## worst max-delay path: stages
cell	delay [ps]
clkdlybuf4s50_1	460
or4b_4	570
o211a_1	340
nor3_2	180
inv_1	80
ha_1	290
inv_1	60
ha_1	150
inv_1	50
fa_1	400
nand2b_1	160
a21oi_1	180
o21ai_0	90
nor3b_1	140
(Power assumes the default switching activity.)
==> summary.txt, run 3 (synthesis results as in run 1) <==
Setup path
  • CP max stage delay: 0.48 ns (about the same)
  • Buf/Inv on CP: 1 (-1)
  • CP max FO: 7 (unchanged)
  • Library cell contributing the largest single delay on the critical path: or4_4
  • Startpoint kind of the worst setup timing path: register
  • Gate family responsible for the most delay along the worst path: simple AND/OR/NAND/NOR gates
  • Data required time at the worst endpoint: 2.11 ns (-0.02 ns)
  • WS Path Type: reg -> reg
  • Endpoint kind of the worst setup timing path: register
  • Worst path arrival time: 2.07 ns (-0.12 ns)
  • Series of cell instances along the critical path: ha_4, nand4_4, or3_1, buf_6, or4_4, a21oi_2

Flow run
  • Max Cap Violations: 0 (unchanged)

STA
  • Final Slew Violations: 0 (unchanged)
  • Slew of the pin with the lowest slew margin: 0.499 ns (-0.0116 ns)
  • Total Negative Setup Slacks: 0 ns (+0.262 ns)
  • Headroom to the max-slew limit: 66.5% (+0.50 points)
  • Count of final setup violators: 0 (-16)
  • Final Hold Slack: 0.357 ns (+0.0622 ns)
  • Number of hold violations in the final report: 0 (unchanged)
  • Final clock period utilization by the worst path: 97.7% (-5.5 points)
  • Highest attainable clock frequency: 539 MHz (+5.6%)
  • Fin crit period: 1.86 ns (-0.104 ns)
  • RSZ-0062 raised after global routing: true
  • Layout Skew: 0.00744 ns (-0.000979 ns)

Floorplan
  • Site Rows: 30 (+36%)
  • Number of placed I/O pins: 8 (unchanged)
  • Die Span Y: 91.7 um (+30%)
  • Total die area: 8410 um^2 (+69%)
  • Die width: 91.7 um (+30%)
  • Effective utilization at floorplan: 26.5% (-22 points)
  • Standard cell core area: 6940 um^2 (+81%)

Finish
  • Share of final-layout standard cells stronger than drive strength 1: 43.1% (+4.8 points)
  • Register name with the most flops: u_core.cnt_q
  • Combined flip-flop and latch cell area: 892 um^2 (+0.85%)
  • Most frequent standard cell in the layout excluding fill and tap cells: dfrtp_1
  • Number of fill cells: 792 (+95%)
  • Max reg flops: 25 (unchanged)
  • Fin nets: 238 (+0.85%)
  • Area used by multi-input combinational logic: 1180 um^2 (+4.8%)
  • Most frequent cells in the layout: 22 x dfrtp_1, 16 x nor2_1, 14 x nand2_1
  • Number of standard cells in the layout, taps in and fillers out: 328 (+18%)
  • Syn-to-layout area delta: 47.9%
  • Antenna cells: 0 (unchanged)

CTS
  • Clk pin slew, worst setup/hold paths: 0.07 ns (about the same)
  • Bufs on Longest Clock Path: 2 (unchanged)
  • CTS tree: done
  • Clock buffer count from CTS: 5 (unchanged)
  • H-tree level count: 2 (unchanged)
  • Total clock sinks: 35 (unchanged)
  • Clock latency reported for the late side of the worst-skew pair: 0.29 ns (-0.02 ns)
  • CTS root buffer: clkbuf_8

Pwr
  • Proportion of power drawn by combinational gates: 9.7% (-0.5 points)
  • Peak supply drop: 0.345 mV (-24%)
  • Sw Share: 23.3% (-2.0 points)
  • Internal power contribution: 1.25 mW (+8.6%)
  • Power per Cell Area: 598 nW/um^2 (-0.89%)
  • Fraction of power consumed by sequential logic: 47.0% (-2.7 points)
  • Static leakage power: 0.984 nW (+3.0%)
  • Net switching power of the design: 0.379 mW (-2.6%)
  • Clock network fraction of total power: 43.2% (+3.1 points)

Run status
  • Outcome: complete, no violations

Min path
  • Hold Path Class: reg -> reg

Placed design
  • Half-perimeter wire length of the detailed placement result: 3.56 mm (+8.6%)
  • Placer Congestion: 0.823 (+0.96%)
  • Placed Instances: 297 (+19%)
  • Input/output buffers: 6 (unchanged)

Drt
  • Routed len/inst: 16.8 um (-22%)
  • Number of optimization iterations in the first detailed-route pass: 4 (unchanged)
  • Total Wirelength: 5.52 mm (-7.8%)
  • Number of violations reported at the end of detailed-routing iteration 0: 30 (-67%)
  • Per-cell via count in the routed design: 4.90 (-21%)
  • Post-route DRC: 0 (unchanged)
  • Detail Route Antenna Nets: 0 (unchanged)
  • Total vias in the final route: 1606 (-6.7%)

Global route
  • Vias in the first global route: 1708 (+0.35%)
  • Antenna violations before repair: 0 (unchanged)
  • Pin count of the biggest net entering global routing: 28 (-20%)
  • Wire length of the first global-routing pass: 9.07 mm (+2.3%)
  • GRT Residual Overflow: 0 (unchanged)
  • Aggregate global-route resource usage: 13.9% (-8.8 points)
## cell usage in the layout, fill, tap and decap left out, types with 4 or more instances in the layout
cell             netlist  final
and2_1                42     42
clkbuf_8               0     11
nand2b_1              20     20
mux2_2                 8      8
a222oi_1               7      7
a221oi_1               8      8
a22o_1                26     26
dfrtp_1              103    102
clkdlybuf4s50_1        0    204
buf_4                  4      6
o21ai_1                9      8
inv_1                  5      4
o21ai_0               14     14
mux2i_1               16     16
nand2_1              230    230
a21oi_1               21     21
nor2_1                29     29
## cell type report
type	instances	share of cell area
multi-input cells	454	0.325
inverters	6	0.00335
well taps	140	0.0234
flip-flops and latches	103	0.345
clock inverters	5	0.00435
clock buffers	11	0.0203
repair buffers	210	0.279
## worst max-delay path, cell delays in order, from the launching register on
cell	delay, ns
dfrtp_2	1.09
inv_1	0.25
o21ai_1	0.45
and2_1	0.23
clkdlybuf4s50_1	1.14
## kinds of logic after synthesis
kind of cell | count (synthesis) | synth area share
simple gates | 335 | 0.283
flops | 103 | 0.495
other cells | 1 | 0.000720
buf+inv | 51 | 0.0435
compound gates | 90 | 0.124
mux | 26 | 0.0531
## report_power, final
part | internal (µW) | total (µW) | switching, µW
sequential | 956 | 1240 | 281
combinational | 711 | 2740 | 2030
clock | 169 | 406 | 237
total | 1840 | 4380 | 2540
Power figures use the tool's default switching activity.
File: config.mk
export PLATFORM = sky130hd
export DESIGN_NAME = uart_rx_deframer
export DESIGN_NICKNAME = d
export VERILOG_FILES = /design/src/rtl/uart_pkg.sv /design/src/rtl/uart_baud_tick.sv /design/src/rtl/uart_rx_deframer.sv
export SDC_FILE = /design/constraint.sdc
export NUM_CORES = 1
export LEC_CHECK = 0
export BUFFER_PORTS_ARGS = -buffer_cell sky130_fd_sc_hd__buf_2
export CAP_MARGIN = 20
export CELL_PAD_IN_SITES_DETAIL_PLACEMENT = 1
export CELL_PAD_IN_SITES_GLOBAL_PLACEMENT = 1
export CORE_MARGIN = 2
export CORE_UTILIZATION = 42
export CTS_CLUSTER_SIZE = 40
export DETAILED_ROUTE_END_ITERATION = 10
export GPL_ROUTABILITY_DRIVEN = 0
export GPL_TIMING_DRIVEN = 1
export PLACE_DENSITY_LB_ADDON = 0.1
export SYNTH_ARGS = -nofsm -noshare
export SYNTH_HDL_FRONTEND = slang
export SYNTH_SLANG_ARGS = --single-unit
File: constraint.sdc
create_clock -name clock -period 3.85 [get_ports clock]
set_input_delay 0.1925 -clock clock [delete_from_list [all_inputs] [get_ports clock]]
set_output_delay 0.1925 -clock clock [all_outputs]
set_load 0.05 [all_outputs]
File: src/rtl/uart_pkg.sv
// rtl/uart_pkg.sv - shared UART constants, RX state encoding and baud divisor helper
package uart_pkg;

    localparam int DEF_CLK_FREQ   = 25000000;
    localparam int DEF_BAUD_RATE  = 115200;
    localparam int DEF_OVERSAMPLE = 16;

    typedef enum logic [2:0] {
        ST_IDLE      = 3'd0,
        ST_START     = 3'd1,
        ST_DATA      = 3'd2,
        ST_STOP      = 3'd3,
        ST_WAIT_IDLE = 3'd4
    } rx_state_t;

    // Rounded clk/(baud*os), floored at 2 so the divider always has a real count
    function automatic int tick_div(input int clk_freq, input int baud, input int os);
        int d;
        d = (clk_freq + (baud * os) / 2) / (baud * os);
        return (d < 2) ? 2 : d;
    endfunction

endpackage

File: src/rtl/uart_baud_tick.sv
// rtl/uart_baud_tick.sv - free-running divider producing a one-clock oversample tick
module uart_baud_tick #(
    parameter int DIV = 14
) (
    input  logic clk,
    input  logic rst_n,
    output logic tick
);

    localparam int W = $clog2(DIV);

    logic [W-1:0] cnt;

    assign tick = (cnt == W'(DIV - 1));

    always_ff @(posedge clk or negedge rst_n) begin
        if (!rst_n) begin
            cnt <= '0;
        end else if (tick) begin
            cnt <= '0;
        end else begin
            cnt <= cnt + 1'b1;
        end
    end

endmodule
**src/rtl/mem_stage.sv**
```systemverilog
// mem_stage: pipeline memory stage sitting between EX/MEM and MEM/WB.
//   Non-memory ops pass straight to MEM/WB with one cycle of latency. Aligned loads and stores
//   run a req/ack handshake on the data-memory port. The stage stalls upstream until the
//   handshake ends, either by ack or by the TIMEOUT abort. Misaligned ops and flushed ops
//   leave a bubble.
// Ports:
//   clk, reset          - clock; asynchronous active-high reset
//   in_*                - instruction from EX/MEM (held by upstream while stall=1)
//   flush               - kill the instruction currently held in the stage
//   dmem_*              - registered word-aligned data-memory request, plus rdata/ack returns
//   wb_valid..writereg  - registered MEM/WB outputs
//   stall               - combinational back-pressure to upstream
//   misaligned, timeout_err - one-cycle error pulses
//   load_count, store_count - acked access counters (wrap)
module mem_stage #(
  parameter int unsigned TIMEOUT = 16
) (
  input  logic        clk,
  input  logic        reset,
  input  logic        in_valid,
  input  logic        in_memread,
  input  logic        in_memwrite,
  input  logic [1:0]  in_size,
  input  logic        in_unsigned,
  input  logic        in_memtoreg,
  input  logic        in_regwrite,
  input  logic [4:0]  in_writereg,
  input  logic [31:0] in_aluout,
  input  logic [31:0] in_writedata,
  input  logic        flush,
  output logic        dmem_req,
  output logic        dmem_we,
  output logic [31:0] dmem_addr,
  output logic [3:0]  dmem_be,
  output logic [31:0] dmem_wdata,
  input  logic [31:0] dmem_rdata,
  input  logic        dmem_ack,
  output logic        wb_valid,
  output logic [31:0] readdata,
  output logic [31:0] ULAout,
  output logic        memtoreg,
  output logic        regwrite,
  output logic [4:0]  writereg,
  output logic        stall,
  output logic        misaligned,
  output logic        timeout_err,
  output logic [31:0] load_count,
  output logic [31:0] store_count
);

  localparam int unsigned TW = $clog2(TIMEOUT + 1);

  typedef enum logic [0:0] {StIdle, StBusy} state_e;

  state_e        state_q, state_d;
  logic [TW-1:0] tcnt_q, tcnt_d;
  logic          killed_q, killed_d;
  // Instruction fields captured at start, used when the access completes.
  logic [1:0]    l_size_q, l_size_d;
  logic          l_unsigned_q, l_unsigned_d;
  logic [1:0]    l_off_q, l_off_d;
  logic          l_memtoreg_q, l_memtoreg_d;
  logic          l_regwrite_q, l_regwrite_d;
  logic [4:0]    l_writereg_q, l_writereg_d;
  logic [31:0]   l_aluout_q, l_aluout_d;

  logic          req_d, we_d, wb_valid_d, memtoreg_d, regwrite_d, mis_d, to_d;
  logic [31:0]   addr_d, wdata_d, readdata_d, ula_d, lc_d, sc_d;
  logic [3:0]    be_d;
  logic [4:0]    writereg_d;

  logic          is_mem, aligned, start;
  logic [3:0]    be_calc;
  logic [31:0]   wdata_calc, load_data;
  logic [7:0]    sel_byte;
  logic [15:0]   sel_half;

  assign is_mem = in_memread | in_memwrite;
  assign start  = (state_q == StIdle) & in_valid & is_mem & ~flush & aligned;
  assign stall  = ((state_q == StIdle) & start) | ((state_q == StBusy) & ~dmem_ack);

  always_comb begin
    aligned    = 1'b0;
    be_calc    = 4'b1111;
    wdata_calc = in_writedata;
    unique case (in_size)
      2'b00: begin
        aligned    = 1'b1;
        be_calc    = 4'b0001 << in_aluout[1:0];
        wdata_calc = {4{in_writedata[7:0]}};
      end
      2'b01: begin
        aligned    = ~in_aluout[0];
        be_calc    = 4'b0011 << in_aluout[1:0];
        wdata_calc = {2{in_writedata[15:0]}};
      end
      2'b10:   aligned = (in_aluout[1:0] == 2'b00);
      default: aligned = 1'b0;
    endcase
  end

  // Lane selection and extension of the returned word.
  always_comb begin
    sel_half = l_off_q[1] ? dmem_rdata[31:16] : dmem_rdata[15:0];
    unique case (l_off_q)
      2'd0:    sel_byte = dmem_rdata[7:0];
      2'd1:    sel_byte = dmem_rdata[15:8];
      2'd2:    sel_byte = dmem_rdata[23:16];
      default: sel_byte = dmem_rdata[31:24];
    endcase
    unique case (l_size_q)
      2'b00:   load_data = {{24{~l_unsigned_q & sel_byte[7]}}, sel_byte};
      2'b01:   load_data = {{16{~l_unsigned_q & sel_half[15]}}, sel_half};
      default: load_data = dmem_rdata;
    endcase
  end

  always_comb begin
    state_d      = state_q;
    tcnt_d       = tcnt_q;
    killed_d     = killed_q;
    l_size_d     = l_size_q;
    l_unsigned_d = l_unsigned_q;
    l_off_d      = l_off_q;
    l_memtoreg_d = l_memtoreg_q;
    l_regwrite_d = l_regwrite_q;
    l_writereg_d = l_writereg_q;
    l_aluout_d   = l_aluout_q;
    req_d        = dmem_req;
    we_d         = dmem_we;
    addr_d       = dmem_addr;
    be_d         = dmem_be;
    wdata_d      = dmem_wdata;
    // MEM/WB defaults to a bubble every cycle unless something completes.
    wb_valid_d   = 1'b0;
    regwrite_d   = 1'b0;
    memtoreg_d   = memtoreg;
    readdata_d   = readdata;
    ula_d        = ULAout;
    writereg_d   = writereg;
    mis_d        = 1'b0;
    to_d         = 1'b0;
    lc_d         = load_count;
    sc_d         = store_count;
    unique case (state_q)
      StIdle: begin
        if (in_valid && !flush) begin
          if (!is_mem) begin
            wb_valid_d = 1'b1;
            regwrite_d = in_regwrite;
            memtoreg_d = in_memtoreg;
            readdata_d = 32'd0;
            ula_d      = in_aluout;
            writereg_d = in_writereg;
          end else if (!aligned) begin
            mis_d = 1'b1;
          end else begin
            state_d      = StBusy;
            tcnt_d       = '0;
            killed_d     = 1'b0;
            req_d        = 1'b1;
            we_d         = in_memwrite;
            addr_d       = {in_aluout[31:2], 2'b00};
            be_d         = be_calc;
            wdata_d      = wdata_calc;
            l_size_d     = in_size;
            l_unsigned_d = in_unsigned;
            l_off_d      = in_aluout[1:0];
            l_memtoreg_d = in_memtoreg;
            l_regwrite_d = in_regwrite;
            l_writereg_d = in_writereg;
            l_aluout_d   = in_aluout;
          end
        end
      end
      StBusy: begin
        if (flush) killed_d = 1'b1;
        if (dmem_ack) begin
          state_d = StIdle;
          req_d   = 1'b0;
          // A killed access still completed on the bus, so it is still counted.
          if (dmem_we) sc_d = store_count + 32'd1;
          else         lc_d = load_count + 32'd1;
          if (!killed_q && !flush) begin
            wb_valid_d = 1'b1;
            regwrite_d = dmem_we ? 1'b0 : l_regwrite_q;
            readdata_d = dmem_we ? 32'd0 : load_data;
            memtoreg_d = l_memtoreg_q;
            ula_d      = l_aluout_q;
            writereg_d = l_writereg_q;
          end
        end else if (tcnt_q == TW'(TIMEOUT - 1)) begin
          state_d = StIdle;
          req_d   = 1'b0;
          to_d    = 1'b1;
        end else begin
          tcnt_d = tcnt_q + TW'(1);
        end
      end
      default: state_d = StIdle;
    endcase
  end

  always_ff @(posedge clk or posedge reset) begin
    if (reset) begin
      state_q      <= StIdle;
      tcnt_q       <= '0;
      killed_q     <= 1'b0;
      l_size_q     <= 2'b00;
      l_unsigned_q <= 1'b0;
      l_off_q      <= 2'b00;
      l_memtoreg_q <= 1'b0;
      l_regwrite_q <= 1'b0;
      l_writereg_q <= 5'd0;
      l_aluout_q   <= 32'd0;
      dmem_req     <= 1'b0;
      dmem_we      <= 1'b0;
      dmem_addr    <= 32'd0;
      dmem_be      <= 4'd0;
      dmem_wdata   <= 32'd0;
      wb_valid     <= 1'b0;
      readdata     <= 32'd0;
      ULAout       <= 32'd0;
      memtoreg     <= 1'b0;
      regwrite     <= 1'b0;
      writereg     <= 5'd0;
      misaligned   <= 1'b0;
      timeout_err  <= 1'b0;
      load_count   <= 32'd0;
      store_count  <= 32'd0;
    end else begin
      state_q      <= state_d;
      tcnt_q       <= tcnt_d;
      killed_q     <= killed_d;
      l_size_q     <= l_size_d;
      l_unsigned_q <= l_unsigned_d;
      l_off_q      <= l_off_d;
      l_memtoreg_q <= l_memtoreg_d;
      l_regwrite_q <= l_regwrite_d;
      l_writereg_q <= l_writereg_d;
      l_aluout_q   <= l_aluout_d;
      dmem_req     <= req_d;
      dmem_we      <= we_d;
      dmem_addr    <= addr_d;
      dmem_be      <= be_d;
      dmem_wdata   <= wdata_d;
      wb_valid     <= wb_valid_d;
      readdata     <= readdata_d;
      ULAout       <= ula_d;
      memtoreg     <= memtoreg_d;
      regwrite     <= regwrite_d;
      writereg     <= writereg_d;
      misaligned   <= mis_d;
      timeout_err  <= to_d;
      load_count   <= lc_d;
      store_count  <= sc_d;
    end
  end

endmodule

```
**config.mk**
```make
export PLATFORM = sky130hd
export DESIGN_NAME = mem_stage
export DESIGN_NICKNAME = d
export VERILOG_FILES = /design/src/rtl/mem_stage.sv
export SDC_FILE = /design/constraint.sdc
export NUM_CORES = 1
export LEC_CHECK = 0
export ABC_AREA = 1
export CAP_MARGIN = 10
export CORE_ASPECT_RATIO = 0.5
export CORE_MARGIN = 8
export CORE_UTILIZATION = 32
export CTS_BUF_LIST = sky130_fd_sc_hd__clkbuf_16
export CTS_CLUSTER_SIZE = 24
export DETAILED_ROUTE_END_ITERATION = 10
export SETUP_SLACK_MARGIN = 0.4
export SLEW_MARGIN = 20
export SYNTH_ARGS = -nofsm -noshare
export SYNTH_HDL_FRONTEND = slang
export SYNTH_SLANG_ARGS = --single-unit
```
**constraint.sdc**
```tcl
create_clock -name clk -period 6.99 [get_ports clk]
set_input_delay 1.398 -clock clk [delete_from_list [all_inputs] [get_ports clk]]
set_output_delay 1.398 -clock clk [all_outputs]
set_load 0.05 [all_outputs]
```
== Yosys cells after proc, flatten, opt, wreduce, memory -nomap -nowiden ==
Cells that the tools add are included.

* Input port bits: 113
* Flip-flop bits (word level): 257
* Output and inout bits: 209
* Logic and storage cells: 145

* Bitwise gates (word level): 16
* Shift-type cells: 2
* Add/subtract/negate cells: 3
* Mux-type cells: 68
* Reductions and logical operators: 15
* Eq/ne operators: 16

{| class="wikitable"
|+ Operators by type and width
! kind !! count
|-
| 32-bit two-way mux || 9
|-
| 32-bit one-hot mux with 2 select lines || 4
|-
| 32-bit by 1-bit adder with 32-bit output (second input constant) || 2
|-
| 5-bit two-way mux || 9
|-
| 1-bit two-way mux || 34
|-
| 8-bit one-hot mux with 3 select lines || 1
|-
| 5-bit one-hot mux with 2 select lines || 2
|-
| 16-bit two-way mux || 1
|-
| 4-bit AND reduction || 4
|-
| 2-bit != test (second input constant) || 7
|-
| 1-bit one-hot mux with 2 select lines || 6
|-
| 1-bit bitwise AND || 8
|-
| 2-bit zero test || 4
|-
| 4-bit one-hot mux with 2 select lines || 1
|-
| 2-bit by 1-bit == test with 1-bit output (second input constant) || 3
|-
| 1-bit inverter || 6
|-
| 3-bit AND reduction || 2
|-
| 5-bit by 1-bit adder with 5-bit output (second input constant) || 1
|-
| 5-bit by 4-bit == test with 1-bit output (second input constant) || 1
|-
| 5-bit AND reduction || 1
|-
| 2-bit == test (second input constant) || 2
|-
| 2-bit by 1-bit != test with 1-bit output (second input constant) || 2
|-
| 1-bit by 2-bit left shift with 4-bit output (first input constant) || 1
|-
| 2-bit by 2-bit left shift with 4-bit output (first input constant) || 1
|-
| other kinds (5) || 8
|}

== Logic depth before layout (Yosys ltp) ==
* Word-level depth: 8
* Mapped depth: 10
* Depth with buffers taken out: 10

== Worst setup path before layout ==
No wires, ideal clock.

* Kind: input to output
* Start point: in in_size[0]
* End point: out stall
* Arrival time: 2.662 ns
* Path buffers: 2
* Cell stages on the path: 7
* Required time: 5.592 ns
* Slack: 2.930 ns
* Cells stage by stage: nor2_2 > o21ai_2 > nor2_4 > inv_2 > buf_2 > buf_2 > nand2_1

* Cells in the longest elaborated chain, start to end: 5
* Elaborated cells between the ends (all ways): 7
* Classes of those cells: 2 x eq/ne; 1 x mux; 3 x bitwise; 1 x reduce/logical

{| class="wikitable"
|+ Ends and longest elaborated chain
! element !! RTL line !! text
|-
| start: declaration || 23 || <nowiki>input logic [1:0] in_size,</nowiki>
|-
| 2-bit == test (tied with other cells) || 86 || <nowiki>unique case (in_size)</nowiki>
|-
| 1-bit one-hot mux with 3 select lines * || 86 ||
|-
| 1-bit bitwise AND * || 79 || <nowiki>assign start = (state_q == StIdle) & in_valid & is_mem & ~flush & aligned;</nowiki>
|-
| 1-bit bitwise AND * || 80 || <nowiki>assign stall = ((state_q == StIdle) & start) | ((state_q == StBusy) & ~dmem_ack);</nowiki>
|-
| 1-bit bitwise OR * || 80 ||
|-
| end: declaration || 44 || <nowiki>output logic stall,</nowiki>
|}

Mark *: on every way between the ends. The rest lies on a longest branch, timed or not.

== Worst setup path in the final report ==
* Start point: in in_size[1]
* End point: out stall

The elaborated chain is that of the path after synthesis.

--

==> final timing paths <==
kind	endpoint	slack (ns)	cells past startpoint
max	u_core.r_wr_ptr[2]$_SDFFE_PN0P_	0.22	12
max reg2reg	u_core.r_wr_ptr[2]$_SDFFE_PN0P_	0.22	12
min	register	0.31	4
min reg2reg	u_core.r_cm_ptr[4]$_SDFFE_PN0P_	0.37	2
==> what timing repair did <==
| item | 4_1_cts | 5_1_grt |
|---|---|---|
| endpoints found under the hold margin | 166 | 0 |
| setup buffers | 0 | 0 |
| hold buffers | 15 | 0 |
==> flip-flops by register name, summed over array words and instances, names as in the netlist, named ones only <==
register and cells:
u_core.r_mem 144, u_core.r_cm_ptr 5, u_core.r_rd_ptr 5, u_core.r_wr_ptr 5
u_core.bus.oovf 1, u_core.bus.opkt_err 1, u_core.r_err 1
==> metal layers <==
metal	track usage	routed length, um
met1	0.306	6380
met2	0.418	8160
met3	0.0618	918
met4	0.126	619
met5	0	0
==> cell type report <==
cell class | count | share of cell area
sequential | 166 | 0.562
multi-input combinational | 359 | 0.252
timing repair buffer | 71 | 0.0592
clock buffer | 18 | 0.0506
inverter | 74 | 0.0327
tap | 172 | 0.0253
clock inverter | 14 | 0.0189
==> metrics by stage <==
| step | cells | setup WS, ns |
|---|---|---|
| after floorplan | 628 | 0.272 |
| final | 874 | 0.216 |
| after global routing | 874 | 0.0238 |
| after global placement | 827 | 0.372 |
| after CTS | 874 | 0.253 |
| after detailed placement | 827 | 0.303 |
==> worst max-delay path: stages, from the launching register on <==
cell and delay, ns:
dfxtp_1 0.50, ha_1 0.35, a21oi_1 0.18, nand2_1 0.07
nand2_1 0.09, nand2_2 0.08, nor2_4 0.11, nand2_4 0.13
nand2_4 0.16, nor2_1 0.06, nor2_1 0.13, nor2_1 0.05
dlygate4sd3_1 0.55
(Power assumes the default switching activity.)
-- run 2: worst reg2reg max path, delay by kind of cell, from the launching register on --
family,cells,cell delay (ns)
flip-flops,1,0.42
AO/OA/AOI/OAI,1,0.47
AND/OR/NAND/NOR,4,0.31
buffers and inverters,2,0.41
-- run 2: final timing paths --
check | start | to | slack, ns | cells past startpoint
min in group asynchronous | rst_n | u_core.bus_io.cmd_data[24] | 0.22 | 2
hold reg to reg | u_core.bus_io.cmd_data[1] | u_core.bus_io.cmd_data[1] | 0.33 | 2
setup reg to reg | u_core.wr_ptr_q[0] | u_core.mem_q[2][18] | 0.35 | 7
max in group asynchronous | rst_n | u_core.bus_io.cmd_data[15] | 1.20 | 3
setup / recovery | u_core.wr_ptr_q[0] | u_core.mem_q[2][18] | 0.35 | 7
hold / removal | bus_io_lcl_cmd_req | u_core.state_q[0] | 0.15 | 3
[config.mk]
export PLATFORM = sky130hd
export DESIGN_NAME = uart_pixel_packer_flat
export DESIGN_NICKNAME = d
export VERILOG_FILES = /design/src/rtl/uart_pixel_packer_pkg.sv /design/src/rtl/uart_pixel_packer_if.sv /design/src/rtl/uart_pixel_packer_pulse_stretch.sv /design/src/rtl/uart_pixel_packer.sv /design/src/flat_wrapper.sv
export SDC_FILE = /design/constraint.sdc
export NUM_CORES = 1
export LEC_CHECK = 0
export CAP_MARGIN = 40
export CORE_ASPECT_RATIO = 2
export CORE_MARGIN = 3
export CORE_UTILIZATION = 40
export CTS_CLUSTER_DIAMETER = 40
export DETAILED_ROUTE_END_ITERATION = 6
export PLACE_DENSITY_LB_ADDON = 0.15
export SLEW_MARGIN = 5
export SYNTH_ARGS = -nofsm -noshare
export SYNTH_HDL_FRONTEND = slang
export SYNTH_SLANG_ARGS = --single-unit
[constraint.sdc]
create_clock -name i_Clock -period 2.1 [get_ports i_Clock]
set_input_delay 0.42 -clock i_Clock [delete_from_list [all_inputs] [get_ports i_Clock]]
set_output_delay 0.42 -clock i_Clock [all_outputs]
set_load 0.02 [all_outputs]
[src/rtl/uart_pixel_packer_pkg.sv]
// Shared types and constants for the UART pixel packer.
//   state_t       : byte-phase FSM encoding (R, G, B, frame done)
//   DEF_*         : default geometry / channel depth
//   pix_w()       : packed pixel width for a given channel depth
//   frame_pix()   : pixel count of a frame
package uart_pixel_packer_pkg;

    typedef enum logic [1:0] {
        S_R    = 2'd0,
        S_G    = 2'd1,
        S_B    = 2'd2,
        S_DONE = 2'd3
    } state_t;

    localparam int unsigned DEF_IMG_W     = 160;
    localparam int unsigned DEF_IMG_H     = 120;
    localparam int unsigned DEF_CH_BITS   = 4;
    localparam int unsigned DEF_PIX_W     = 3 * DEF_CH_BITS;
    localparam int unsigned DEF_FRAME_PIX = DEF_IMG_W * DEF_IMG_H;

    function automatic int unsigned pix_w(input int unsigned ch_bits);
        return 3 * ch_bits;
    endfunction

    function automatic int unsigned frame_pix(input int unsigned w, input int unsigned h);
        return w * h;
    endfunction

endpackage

What to do → Look above for the line with "family,cells,cell delay (ns)" and the line with "check | start", and reproduce exactly those two lines plus every line between, nothing more.

Completed task →
family,cells,cell delay (ns)
flip-flops,1,0.42
AO/OA/AOI/OAI,1,0.47
AND/OR/NAND/NOR,4,0.31
buffers and inverters,2,0.41
-- run 2: final timing paths --
check | start | to | slack, ns | cells past startpoint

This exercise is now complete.